The conduit goes into the house through the wall and is terminated at either end just inside the walls with a bushing.  The "bare" Romex then runs along joists to the main panel downstairs, and to a junction box in the attic.

My plan is to remove the romex from the conduit and replace it with 7 12ga. wires (three black, three white, and one ground) to increase my circuits from two to three upstairs.  I will attach a piece of flex conduit to the end of the rigid and extend the conduit over to the junction box in the attic.  In the basement, I would do the same...attach a piece of flex conduit to the end of the rigid just inside the wall and run it over to the back of the main panel.

Of course, I know that I need to encase the individual wires in something through the open attic and open basement...

So, long introduction for a "simple" question:

Can I run flex conduit from the back of the main panel through my basement (attached to floor joists) and attach the other end to the rigid conduit, or do I have to use rigid conduit for this purpose?
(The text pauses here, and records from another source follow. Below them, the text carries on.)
===== config.mk =====
export PLATFORM = sky130hd
export DESIGN_NAME = interp_line_reader
export DESIGN_NICKNAME = d
export VERILOG_FILES = /design/src/rtl/interp_line_reader.sv
export SDC_FILE = /design/constraint.sdc
export NUM_CORES = 1
export LEC_CHECK = 0
export CAP_MARGIN = 15
export CORE_MARGIN = 3
export CORE_UTILIZATION = 46
export CTS_BUF_LIST = sky130_fd_sc_hd__clkbuf_4
export CTS_CLUSTER_SIZE = 8
export DETAILED_ROUTE_END_ITERATION = 6
export PLACE_DENSITY = 0.7
export SYNTH_ARGS = -nofsm -noshare
export SYNTH_HDL_FRONTEND = slang
export SYNTH_SLANG_ARGS = --single-unit

===== constraint.sdc =====
create_clock -name aclk -period 3.2 [get_ports aclk]
set_clock_uncertainty 0.05 [all_clocks]
set_input_delay 0.64 -clock aclk [delete_from_list [all_inputs] [get_ports aclk]]
set_output_delay 0.64 -clock aclk [all_outputs]
set_load 0.03 [all_outputs]

===== src/rtl/interp_line_reader.sv =====
`default_nettype none
// ============================================================================
// Module   : interp_line_reader
// Purpose  : Read-side sequencer for the two interpolation line FIFOs.
//            Drains afifo1 (row-interpolated lines) and afifo0
//            (column-interpolated lines) alternately, one full line each,
//            and emits the pixels as an AXI4-Stream video stream with
//            start-of-frame (tuser) and end-of-line (tlast) markers.
// Revision : 1.0 - initial release
// ----------------------------------------------------------------------------
// Ports
//   aclk                  in   single clock (FIFO read clock)
//   rst_n                 in   asynchronous active-low reset
//   enable                in   run level; low finishes the line then idles
//   afifoX_empty          in   FIFO empty flags
//   afifoX_rd_rst_busy    in   FIFO read-reset busy flags
//   afifoX_out            in   FIFO read data (valid one cycle after rd_en)
//   afifoX_rd_en          out  FIFO read strobes (never both high)
//   m_axis_tdata/tvalid   out  pixel stream
//   m_axis_tready         in   sink ready
//   m_axis_tuser          out  first pixel of frame
//   m_axis_tlast          out  last pixel of line
//   sel                   out  request-side source (0 = afifo1, 1 = afifo0)
//   frame_done            out  one-cycle pulse after the last frame pixel
// ============================================================================
module interp_line_reader #(
  parameter int dataWidth   = 8,
  parameter int LINE_WIDTH  = 1280,
  parameter int FRAME_LINES = 720
) (
  input  logic                 aclk,
  input  logic                 rst_n,
  input  logic                 enable,
  input  logic                 afifo0_empty,
  input  logic                 afifo1_empty,
  input  logic                 afifo0_rd_rst_busy,
  input  logic                 afifo1_rd_rst_busy,
  input  logic [dataWidth-1:0] afifo0_out,
  input  logic [dataWidth-1:0] afifo1_out,
  output logic                 afifo0_rd_en,
  output logic                 afifo1_rd_en,
  output logic [dataWidth-1:0] m_axis_tdata,
  output logic                 m_axis_tvalid,
  input  logic                 m_axis_tready,
  output logic                 m_axis_tuser,
  output logic                 m_axis_tlast,
  output logic                 sel,
  output logic                 frame_done
);

  localparam int            CW          = 12;
  localparam logic [CW-1:0] c_PIX_LAST  = CW'(LINE_WIDTH - 1);
  localparam logic [CW-1:0] c_LINE_LAST = CW'(FRAME_LINES - 1);

  typedef enum logic [1:0] {
    S_WAIT_RST = 2'd0,
    S_IDLE     = 2'd1,
    S_LINE     = 2'd2
  } state_t;

  state_t               r_state;
  logic                 r_sel;          // request-side source
  logic                 r_req_run;      // request side may issue reads
  logic                 r_inflight;     // a read was issued last cycle
  logic                 r_inflight_sel; // source of that read
  logic [CW-1:0]        r_req_cnt;
  logic [CW-1:0]        r_out_cnt;
  logic [CW-1:0]        r_line_cnt;
  logic [1:0]           r_occ;          // output buffer occupancy (0..2)
  logic [dataWidth-1:0] r_buf0;         // buffer head
  logic [dataWidth-1:0] r_buf1;
  logic                 r_frame_done;

  logic                 w_busy;
  logic                 w_sel_empty;
  logic                 w_pop;
  logic [2:0]           w_level;
  logic                 w_rd;
  logic [dataWidth-1:0] w_cap_data;
  logic                 w_last_beat;
  logic                 w_req_last;

  assign w_busy      = afifo0_rd_rst_busy | afifo1_rd_rst_busy;
  assign w_sel_empty = r_sel ? afifo0_empty : afifo1_empty;
  assign w_pop       = (r_occ != 2'd0) & m_axis_tready;
  // Buffer slots committed after this cycle's pop; never exceeds 2.
  assign w_level     = {1'b0, r_occ} + {2'b00, r_inflight} - {2'b00, w_pop};
  // req_cnt wraps when the last read of a line is issued, so it is always
  // below LINE_WIDTH here and needs no explicit bound check.
  assign w_rd        = (r_state == S_LINE) & r_req_run & ~w_busy &
                       ~w_sel_empty & (w_level < 3'd2);
  assign w_cap_data  = r_inflight_sel ? afifo0_out : afifo1_out;
  // Tags follow the head entry: out_cnt only moves on acceptance, so it is
  // always the beat index of the head and stays stable under backpressure.
  assign w_last_beat = (r_out_cnt == c_PIX_LAST);
  assign w_req_last  = (r_req_cnt == c_PIX_LAST);

  always_ff @(posedge aclk or negedge rst_n) begin
    if (!rst_n) begin
      r_state        <= S_WAIT_RST;
      r_sel          <= 1'b0;
      r_req_run      <= 1'b0;
      r_inflight     <= 1'b0;
      r_inflight_sel <= 1'b0;
      r_req_cnt      <= '0;
      r_out_cnt      <= '0;
      r_line_cnt     <= '0;
      r_occ          <= 2'd0;
      r_buf0         <= '0;
      r_buf1         <= '0;
      r_frame_done   <= 1'b0;
    end else begin
      r_frame_done <= 1'b0;
      if ((r_state != S_WAIT_RST) && w_busy) begin
        // FIFO went into reset: drop everything, including the read in flight.
        r_state    <= S_WAIT_RST;
        r_sel      <= 1'b0;
        r_req_run  <= 1'b0;
        r_inflight <= 1'b0;
        r_req_cnt  <= '0;
        r_out_cnt  <= '0;
        r_line_cnt <= '0;
        r_occ      <= 2'd0;
      end else begin
        case (r_state)
          S_WAIT_RST: if (!w_busy) r_state <= S_IDLE;
          S_IDLE: begin
            if (enable) begin
              r_state   <= S_LINE;
              r_req_run <= 1'b1;
            end
          end
          S_LINE:  ;
          default: r_state <= S_WAIT_RST;
        endcase

        // Request side runs ahead of the output side: it switches source as
        // soon as the last read of a line is issued, which keeps the line
        // boundary bubble-free. It only starts the next line if still enabled.
        r_inflight <= w_rd;
        if (w_rd) begin
          r_inflight_sel <= r_sel;
          if (w_req_last) begin
            r_req_cnt <= '0;
            r_sel     <= ~r_sel;
            r_req_run <= enable;
          end else begin
            r_req_cnt <= r_req_cnt + 1'b1;
          end
        end

        // Two-entry buffer, head in r_buf0.
        case ({w_pop, r_inflight})
          2'b01: begin
            if (r_occ == 2'd0) r_buf0 <= w_cap_data;
            else               r_buf1 <= w_cap_data;
            r_occ <= r_occ + 2'd1;
          end
          2'b10: begin
            r_buf0 <= r_buf1;
            r_occ  <= r_occ - 2'd1;
          end
          2'b11: begin
            if (r_occ == 2'd1) begin
              r_buf0 <= w_cap_data;
            end else begin
              r_buf0 <= r_buf1;
              r_buf1 <= w_cap_data;
            end
          end
          default: ;
        endcase

        // Output side: beat/line accounting on acceptance.
        if (w_pop) begin
          if (w_last_beat) begin
            r_out_cnt <= '0;
            if (r_line_cnt == c_LINE_LAST) begin
              r_line_cnt   <= '0;
              r_frame_done <= 1'b1;
            end else begin
              r_line_cnt <= r_line_cnt + 1'b1;
            end
            // Request side stopped at the end of this line: either resume
            // straight away or park in IDLE.
            if (!r_req_run) begin
              if (enable) r_req_run <= 1'b1;
              else        r_state   <= S_IDLE;
            end
          end else begin
            r_out_cnt <= r_out_cnt + 1'b1;
          end
        end
      end
    end
  end

  assign afifo0_rd_en  = w_rd & r_sel;
  assign afifo1_rd_en  = w_rd & ~r_sel;
  assign m_axis_tvalid = (r_occ != 2'd0);
  assign m_axis_tdata  = r_buf0;
  assign m_axis_tlast  = m_axis_tvalid & w_last_beat;
  assign m_axis_tuser  = m_axis_tvalid & (r_out_cnt == '0) & (r_line_cnt == '0);
  assign sel           = r_sel;
  assign frame_done    = r_frame_done;

endmodule
`default_nettype wire


* Word-level counts from Yosys, hierarchy flattened
Index checks and enable logic that the tools add are counted.
** Word-level totals
- Register bits after elaboration :: 61
- Bits of input ports :: 24
- Output and inout port bits :: 15
- Word-level logic and storage cells :: 111
** Operators by class
- Multiplexer cells :: 45
- Add/sub/neg operators :: 7
- Bitwise logic cells :: 15
- Order comparisons :: 1
- Equality and inequality tests :: 12
- Reductions and logical operators :: 19
** Operator list (number)
- 12-bit 2-to-1 mux :: 10
- 8-bit 2-to-1 mux :: 5
- 12-bit by 1-bit adder with 12-bit output, second input constant :: 3
- 12-bit by 11-bit == test with 1-bit output, second input constant :: 2
- 12-bit zero test :: 2
- 8-bit one-hot mux with 3 select lines :: 1
- 1-bit 2-to-1 mux :: 18
- 2-bit 2-to-1 mux :: 8
- 8-bit one-hot mux with 2 select lines :: 1
- 2-bit nonzero test :: 7
- 12-bit by 10-bit == test with 1-bit output, second input constant :: 1
- 1-bit bitwise AND :: 10
- 2-bit by 1-bit == test with 1-bit output, second input constant :: 3
- 2-bit == test, second input constant :: 3
- 2-bit inequality test, second input constant :: 3
- 2-bit one-hot mux with 3 select lines :: 1
- 2-bit AND reduction :: 3
- 3-bit nonzero test :: 2
- 2-bit zero test :: 2
- 1-bit NOT :: 4
- 2-bit one-hot mux with 2 select lines :: 1
- 4-bit AND reduction :: 1
- 2-bit by 1-bit adder with 3-bit output :: 1
- 3-bit by 2-bit less-than comparator with 1-bit output, second input constant :: 1
- 6 further kinds :: 6

* Depth between registers and ports, before layout
Gate-level depths: netlist of the first run.
- Depth after elaboration :: 11
- Depth in mapped cells :: 13
- Depth with buffers taken out :: 11

* Worst setup path before layout of the first run
Ideal clock, no wire load.
- Kind :: reg2out
- Start :: register r_occ[1]
- End :: output afifo0_rd_en
- Stages on the path, launching flop included :: 12
- Buffers on the path :: 2
- Data required time :: 2510 ps
- Slack :: -330 ps
- Arrival time :: 2840 ps
- Path through :: dfrtp_1 -> inv_1 -> ha_1 -> nor2b_1 -> buf_1 -> xnor2_1 -> nand2_1 -> fa_1 -> and4b_1 -> nand4_1 -> clkbuf_1 -> nor2_1
** Between the ends
- Word-level cells in the longest chain between the ends :: 6
- Elaborated cells between the ends (all ways) :: 7
- Classes of those cells :: add/sub: 2; order compare: 1; bitwise: 3; reduce/logical: 1
** Ends and longest elaborated chain
- start, declared :: RTL line 69 : logic [1:0] r_occ;
- start signal, assigned :: RTL line 157 : r_occ <= r_occ + 2'd1;
- start signal, assigned :: RTL line 161 : r_occ <= r_occ - 2'd1;
- branches (longest 2 deep; another with 2-bit by 1-bit adder with 3-bit output)
- 3-bit by 1-bit subtractor with 3-bit output * :: RTL line 87 : assign w_level = {1'b0, r_occ} + {2'b00, r_inflight} - {2'b00, w_pop};
- 3-bit by 2-bit less-than comparator with 1-bit output * :: RTL line 91 : ~w_sel_empty & (w_level < 3'd2);
- 1-bit bitwise AND * :: RTL line 91
- 1-bit bitwise AND * :: RTL line 198 : assign afifo0_rd_en = w_rd & r_sel;
- end, declared :: RTL line 40 : output logic afifo0_rd_en,
Every way passes the cells marked *.

* Worst setup path in the final report of the first run
- Start :: register r_occ[0]
- End :: output afifo0_rd_en
Same word-level chain as after synthesis.

==> metrics.md, run 1 <==
| Metric | Value |
|---|---|
| Fmax achieved | `305 MHz` |
| Worst Max-Slew Pin Slew | `744 ps` |
| Final Max Slew Viols | `0` |
| Drt drc | `0` |
| First drt pass iteration count | `4` |
| Routed Antenna Nets | `0` |
| Share of post-route cells with drive strength above 1 | `0.225` |
| Antenna diode count | `0` |
| Worst skew pair latency | `410 ps` |
| Vias/cell | `5.88` |
| Gr ovfl total | `0` |
| Core Util, Final | `0.611` |
| Pwr per Cell Area | `556 nW/um^2` |
| Post-synth top area cell | `dfrtp_1` |
| Initial drt markers | `120` |
| Synth Warn # | `0` |
| Final #Nets | `444` |
| Drt wl/cell | `15.7 um` |
| Crit path from | `r_occ[0]$_DFFE_PN0P_` |
| Max clock buf depth | `2` |
| I/O Buffers | `38` |
| Crit path max fanout | `3` |
| Vias in the first global route | `2,829` |
| Die area | `8590 sq um` |
| Synth area leaders | `dfrtp_1 (44%), mux2_2 (10%), a21oi_1 (3.9%), nand3_1 (3.9%), nand2_1 (3.0%)` |
| EDFF count, synth | `0` |
| Post-synth cell types | `50` |
| Htree depth | `3` |
| Synth top area share | `0.441` |
| Crit Path Class | `flop to primary output` |
| Cts bufs inserted | `9` |
| Gr usage total | `0.199` |
| Gate Count Post-Synth | `350` |
| LEAKAGE | `1.86 nW` |
| Syn Nets | `382` |
| Layout area overhead | `24.7%` |
| Peak VDD IR | `0.311 mV` |
| Synth Flop Type | `dfrtp_1` |
| Effective utilization at floorplan | `0.490` |
| Reg2reg start | `r_occ[0]$_DFFE_PN0P_` |
| Max-slew headroom | `0.504` |
| Period utilization | `1.02` |
| Fraction of registers with async set/reset | `1.00` |
| Number of clock sinks | `61` |
| Row cnt | `30` |
| Placed cell count | `491` |
| CTS clk-pin slew, worst paths | `120 ps` |
| Crit start category | `flop` |
| Core area | `7060 sq um` |
| RSZ-0062 raised after global routing | `true` |
| Mapped cell area | `3460 sq um` |
| Die Y | `92.7 um` |
| Final WL | `8070 um` |
| Register area share after synthesis | `0.441` |
| Synth Area per Inst | `9.88 sq um` |
| Largest net degree at the start of global routing | `32` |
| Num ports | `39` |
| Hold Path Class | `input pin to async pin` |
| Final worst setup slack | `-79.6 ps` |
| Detailed placement HPWL | `5590 um` |
| Routability cong. | `0.821` |
| Die X | `92.7 um` |
| Total Power | `2.40 mW` |
| FILL cells | `629` |
| Max Cap Viol | `0` |
| Root buf cell | `clkbuf_4` |
| WP data arrival | `2590 ps` |
| Flops & latches, synth | `61` |
| CP endpoint kind | `primary output` |
| WHS | `220 ps` |
| R2R Setup Slk | `320 ps` |
| Status | `complete, but fails checks` |
| First-pass GRT wire length | `13,800 um` |
| Final hold vios | `0` |
| Antenna violations before repair | `0` |
| Period minus WS final | `3280 ps` |
| Failing checks | `negative setup slack` |
| Setup violators final | `2` |
| Non-Filler Instances | `513` |
| Critical Path RT | `2510 ps` |
| CTS tree | `done` |
| Setup tns final | `-156 ps` |
| DR vias | `3,016` |
per-stage QoR:
step,cell area (sq um),setup WS [ps]
4_1_cts,4290,-64.4
6_report,4310,-79.6
3_3_place_gp,4070,-311
2_1_floorplan,3480,7.02
5_1_grt,4310,-246
3_5_place_dp,4070,-355
logic make-up after synthesis:
family,share of synthesized area
simple gates,0.222
fa+ha+maj,0.0311
buf+inv,0.0336
mux,0.116
xor+xnor,0.0177
compound gates,0.138
flops,0.441
worst max-delay path, stage by stage (launching register included):
cell     delay, ps
dfrtp_1        380
inv_2           60
ha_4           170
nor2b_4        130
xnor2_2        120
nand2_1        100
fa_1           490
and4b_1        210
nand4_1        120
buf_6          160
nor2_4          80
buf_6          130
layer usage:
layer | part of all wire | track usage | vias to the layer above
met5 | 0 | 0 | -
met4 | 0.0092 | 0.0708 | 0
met3 | 0.055 | 0.0431 | 8
met2 | 0.48 | 0.306 | 91
met1 | 0.46 | 0.279 | 1464
li1 | - | - | 1453
cells in the mapped netlist, types with 2 or more instances:
master / count
nor2_1: 19
and4_1: 4
and4b_1: 2
o21ai_0: 15
xor2_1: 5
dfrtp_1: 61
nand4_1: 9
o31ai_1: 5
clkbuf_1: 8
nor4b_1: 4
or3_1: 12
mux2i_1: 4
or2_2: 3
buf_6: 2
and3_1: 6
a311oi_1: 3
a21o_1: 3
a211oi_1: 2
nand2_1: 28
nor4_1: 7
inv_1: 14
nor3_1: 3
xnor2_1: 2
ha_1: 7
a31oi_1: 2
o22ai_1: 4
or4_1: 6
o2111ai_1: 3
nand3_1: 27
mux2_2: 32
buf_1: 3
a21oi_1: 27
layout by cell type, fill, tap and decap left out, types with 5 or more instances in the layout:
master,n
a21oi_1,27
and3_1,6
buf_4,23
clkbuf_4,9
clkdlybuf4s50_1,33
dfrtp_1,61
ha_1,6
inv_1,12
mux2_2,32
nand2_1,28
nand3_1,27
nand4_1,9
nor2_1,17
nor4_1,7
o21ai_0,15
o31ai_1,5
or3_1,12
or4_1,6
xor2_1,5
repair_timing:
action                     4_1_cts  5_1_grt
setup buffers                    4        2
pin swaps                        2        0
setup endpoints to repair        3        4
resized for setup               13        3
hold buffers                     0        0
area by class of cell:
class / count / area, sq um / area share
inverter: 14 / 52.6 / 0.0122
clock inverter: 7 / 90.1 / 0.0209
tap: 96 / 120 / 0.0278
timing repair buffer: 64 / 591 / 0.137
clock buffer: 9 / 67.6 / 0.0157
sequential: 61 / 1530 / 0.354
multi-input combinational: 262 / 1870 / 0.433
path summary, 6_finish.rpt:
kind,end,cells after the start
max in group asynchronous,r_out_cnt[7]$_DFFE_PN0P_,2
worst min register to register,r_buf1[0]$_DFFE_PN0P_,1
worst max register to register,r_req_cnt[6]$_DFFE_PN0P_,12
worst max-delay path,afifo0_rd_en,11
worst min-delay path,r_req_cnt[10]$_DFFE_PN0P_,1
min in group aclk,r_buf1[0]$_DFFE_PN0P_,1
state kept, by name, summed over array words and instances (netlist names):
name	flops
r_line_cnt	12
r_out_cnt	12
r_req_cnt	12
m_axis_tdata	8
r_buf1	8
r_occ	2
r_state	2
frame_done	1
r_inflight	1
r_inflight_sel	1
r_req_run	1
sel	1
power by group:
part	leakage [nW]	switching, mW	internal (mW)
logic	0.943	0.443	0.417
registers	0.832	0.0644	0.853
clock network	0.0833	0.310	0.313
Power figures use the tool's default switching activity.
I live in CA, in case that makes a difference...

TIA.


----------



## kok328 (Dec 14, 2007)

reply rescinded ... sorry.


----------



## travelover (Dec 14, 2007)

Wow, that is a cool looking house.

Re the wiring, I would suggest that you ask for advice from your local building department. They may even have the information on line.


----------



## glennjanie (Dec 15, 2007)

Hey Jeff:
Beautiful home there. I would run ridgid (even if it has to be PVC) on both ends. I'm not an authority on the NEC or the CA electrical code but I know the 3/4" conduit has a maximum load (or number of wires) and I believe you are within the limit. 
I think the flex is limited in length to 6' and that is only to connect to a drop in flourescent light or something of that nature. I also know the ridgid conduit in metal is acceptable as a mechanical ground, leaving you to use a grounding pigtail in each fixture box.
Where is Petey when we need him?
Glenn


----------



## speedy petey (Dec 17, 2007)

Sorry, I haven't checked in here in a while. Better late than never.

The flex idea is fine. The 6' limit has it's limits. As long as a ground is run you can run as much flex as you want. I'd run an actual ground wire in ANY case. I've seen way too many compromised conduit systems to rely solely on that.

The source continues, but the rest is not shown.